Problem statement:
Below are the entries to work from; restate word for word the portion that opens with the line containing "export PLATFORM = sky130hd" and closes with the line containing "export SYNTH_ARGS = -nofsm -noshare", keeping both.

Entries provided:

--------------------------------

--- src/rtl/bus_arbiter.sv ---
// Round-robin arbiter for a shared tri-state bus: registered grant, driver enable
// delayed one settle cycle, and a one-cycle turnaround gap between owners.
module bus_arbiter #(
  parameter int N        = 4,
  parameter int MAX_HOLD = 8
) (
  input  logic                 clk,
  input  logic                 rst_n,
  input  logic [N-1:0]         req,
  output logic [N-1:0]         grant,
  output logic [N-1:0]         drv_en,
  output logic [$clog2(N)-1:0] owner,
  output logic                 busy
);
  localparam int OW = $clog2(N);
  localparam int HW = 8;

  typedef enum logic [1:0] {IDLE, GRANT, TURN} state_t;

  state_t         state, state_n;
  logic [N-1:0]   grant_n, drv_n;
  logic [OW-1:0]  owner_n, last, last_n, win_idx;
  logic [HW-1:0]  hold, hold_n;
  logic           win_found, others, hold_max;

  // First requester above the last releasing owner, wrapping around.
  always_comb begin
    win_found = 1'b0;
    win_idx   = '0;
    for (int i = 1; i <= N; i++) begin
      if (!win_found && req[OW'((int'(last) + i) % N)]) begin
        win_found = 1'b1;
        win_idx   = OW'((int'(last) + i) % N);
      end
    end
  end

  assign others   = |(req & ~(N'(1) << owner));
  assign hold_max = (hold == HW'(MAX_HOLD - 1));

  always_comb begin
    state_n = state;
    grant_n = grant;
    drv_n   = drv_en;
    owner_n = owner;
    hold_n  = hold;
    last_n  = last;
    case (state)
      IDLE, TURN: begin
        grant_n = '0;
        drv_n   = '0;
        state_n = IDLE;
        if (win_found) begin
          state_n = GRANT;
          grant_n = N'(1) << win_idx;
          owner_n = win_idx;
          hold_n  = '0;
        end
      end
      GRANT: begin
        if (!req[owner] || (hold_max && others)) begin
          state_n = TURN;
          grant_n = '0;
          drv_n   = '0;
          last_n  = owner;
        end else begin
          // driver enable follows grant after one settle cycle
          drv_n = grant;
          if (!hold_max) hold_n = hold + HW'(1);
        end
      end
      default: begin
        state_n = IDLE;
        grant_n = '0;
        drv_n   = '0;
      end
    endcase
  end

  always_ff @(posedge clk or negedge rst_n) begin
    if (!rst_n) begin
      state  <= IDLE;
      grant  <= '0;
      drv_en <= '0;
      owner  <= '0;
      hold   <= '0;
      last   <= OW'(N - 1);
    end else begin
      state  <= state_n;
      grant  <= grant_n;
      drv_en <= drv_n;
      owner  <= owner_n;
      hold   <= hold_n;
      last   <= last_n;
    end
  end

  assign busy = |grant;

endmodule

--- config.mk ---
export PLATFORM = sky130hd
export DESIGN_NAME = bus_arbiter
export DESIGN_NICKNAME = d
export VERILOG_FILES = /design/src/rtl/bus_arbiter.sv
export SDC_FILE = /design/constraint.sdc
export NUM_CORES = 1
export LEC_CHECK = 0
export CELL_PAD_IN_SITES_DETAIL_PLACEMENT = 1
export CELL_PAD_IN_SITES_GLOBAL_PLACEMENT = 1
export CORE_UTILIZATION = 42
export DETAILED_ROUTE_END_ITERATION = 8
export MAX_ROUTING_LAYER = met4
export PLACE_DENSITY = 0.84
export RECOVER_POWER = 25
export SLEW_MARGIN = 10
export SYNTH_ARGS = -nofsm -noshare
export SYNTH_HDL_FRONTEND = slang
export SYNTH_SLANG_ARGS = --single-unit
--- constraint.sdc ---
create_clock -name clk -period 2.3 [get_ports clk]
set_input_delay 0.23 -clock clk [delete_from_list [all_inputs] [get_ports clk]]
set_output_delay 0.23 -clock clk [all_outputs]
set_load 0.02 [all_outputs]
## Word-level counts from Yosys, hierarchy flattened

Cells that the tools add are included.

- Register bits: 22
- Input port bits: 6
- Output and inout port bits: 11
- Word-level logic and storage cells: 77

- Add/sub/neg operators: 5
- Magnitude comparators: 5
- Equal/unequal tests: 7
- Shifts and indexed selects: 2
- Multiplexer cells: 33
- Bitwise operators: 2
- Reductions and logical operators: 17

Operators by type and width:

| cell | number |
|---|---|
| $mux 8 | 3 |
| $lt 2x4->1 const B | 4 |
| $pmux 8 s2 | 1 |
| $mux 1 | 14 |
| $mux 4 | 3 |
| $bmux 1 s2 | 5 |
| $mux 2 | 5 |
| $add 8x1->8 const B | 1 |
| $eq 8x3->1 const B | 1 |
| $ne 2x2->1 const B | 4 |
| $pmux 4 s2 | 1 |
| $reduce_or 4->1 | 2 |
| $shl 1x2->4 const A | 2 |
| $add 2x1->2 const B | 2 |
| $add 2x2->2 const B | 2 |
| $and 4x4->4 | 1 |
| $logic_and 1x1->1 | 4 |
| $logic_not 1->1 | 4 |
| $not 4->4 | 1 |
| $pmux 2 s2 | 1 |
| $reduce_and 2->1 | 2 |
| $reduce_and 4->1 | 1 |
| $lt 2x3->1 const B | 1 |
| $eq 2x1->1 const B | 1 |
| other kinds (5) | 5 |

## Longest topological paths before layout

- Depth in word-level cells: 17
- Gate-level depth with buffers: 6
- Mapped depth without buffers: 5

## Worst setup path after synthesis

Ideal clock, no wire load.

- Path type: register to register
- Start: register owner[1]
- End: register hold[0]
- Library setup time: 0.125 ns
- Arrival: 1.735 ns
- Required time: 2.175 ns
- Slack: 0.440 ns
- Stages on the path, launching flop included: 7
- Buffers on the path: 2
- Clock period less this slack: 1.860 ns
- Cell sequence: dfrtp_1 > buf_4 > mux4_2 > buf_6 > nand2_2 > a21oi_2 > mux2_4

- Longest elaborated chain between the ends: 8
- Elaborated cells on any way between the ends: 11
- Classes of those cells: 1 x eq/ne; 1 x shift; 2 x mux; 2 x bitwise; 5 x reduce/logical

RTL lines:

| element | line | source |
|---|---|---|
| start, declared | 12 | `output logic [$clog2(N)-1:0] owner,` |
| start signal, assigned | 92 | `owner <= owner_n;` |
| $shl 1x2->4 | 38 | `assign others = \|(req & ~(N'(1) << owner));` |
| $not 4->4 | 38 |  |
| $and 4x4->4 | 38 |  |
| $reduce_or 4->1 | 38 |  |
| $logic_and 1x1->1 | 61 | `if (!req[owner] \|\| (hold_max && others)) begin` |
| $logic_or 1x1->1 * | 61 |  |
| $ne 2x2->1 (no line) * | -- |  |
| $reduce_and 4->1 (no line) * | -- |  |
| end signal, assigned | 93 | `hold <= hold_n;` |
| end, declared | 23 | `logic [HW-1:0] hold, hold_n;` |

Mark *: on every way between the ends. The rest lies on a longest branch, timed or not. The select of a mux whose other input is x is not followed.
A chain may end at the register's enable or synchronous reset.

## Worst setup path after layout

- Start: register grant[3]
- End: output busy

- Longest elaborated chain between the ends: 1

RTL lines:

| element | line | source |
|---|---|---|
| start, declared | 10 | `output logic [N-1:0] grant,` |
| start signal, assigned | 90 | `grant <= grant_n;` |
| $reduce_or 4->1 | 98 | `assign busy = \|grant;` |
| end, declared | 13 | `output logic busy` |

Every way passes these cells.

--------------------------------

Task response:
export PLATFORM = sky130hd
export DESIGN_NAME = bus_arbiter
export DESIGN_NICKNAME = d
export VERILOG_FILES = /design/src/rtl/bus_arbiter.sv
export SDC_FILE = /design/constraint.sdc
export NUM_CORES = 1
export LEC_CHECK = 0
export CELL_PAD_IN_SITES_DETAIL_PLACEMENT = 1
export CELL_PAD_IN_SITES_GLOBAL_PLACEMENT = 1
export CORE_UTILIZATION = 42
export DETAILED_ROUTE_END_ITERATION = 8
export MAX_ROUTING_LAYER = met4
export PLACE_DENSITY = 0.84
export RECOVER_POWER = 25
export SLEW_MARGIN = 10
export SYNTH_ARGS = -nofsm -noshare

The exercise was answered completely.